Data listing START

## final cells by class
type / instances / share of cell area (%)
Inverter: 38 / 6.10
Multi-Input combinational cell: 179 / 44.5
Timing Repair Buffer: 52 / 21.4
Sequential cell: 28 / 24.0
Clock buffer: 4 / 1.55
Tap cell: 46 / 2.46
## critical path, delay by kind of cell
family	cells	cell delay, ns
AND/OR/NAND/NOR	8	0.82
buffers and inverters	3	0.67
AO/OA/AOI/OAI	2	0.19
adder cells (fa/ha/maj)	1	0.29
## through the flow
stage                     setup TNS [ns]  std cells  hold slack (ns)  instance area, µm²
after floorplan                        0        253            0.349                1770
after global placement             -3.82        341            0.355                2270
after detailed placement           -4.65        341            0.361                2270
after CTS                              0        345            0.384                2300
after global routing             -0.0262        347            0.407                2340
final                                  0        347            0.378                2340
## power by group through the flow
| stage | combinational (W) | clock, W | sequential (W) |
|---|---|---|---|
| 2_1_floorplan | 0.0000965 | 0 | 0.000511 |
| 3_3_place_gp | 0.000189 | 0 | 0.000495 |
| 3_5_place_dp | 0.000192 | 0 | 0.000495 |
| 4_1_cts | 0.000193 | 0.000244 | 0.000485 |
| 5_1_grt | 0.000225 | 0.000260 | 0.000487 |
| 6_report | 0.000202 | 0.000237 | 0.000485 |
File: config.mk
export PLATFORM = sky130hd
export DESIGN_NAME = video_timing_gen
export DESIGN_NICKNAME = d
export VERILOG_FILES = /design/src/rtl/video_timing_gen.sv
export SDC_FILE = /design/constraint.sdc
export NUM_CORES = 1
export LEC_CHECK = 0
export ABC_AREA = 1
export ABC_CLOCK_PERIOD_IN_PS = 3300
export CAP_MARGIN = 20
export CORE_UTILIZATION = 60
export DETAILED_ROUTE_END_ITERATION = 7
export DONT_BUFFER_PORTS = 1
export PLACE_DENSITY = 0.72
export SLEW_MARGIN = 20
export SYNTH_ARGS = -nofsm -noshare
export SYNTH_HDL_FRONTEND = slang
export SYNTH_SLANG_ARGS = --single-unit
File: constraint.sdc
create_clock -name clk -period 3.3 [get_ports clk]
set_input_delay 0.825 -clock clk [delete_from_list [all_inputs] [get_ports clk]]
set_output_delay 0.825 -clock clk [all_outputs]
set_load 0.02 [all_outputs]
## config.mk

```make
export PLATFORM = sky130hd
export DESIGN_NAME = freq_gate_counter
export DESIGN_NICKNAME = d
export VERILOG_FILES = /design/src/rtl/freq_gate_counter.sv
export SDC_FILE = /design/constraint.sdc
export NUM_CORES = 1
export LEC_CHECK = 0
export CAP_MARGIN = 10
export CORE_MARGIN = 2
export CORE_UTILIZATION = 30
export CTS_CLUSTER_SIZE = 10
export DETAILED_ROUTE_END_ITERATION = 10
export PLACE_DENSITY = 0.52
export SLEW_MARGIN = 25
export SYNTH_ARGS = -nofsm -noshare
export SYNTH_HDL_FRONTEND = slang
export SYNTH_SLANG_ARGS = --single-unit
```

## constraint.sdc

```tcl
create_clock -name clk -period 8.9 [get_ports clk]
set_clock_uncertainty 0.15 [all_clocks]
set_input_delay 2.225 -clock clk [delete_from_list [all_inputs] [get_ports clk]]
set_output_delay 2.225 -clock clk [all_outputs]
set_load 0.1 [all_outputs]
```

Data listing END

Task prompt
Within the data above, pick out all lines holding the word "cells".

Reply
## final cells by class
family	cells	cell delay, ns
adder cells (fa/ha/maj)	1	0.29
stage                     setup TNS [ns]  std cells  hold slack (ns)  instance area, µm²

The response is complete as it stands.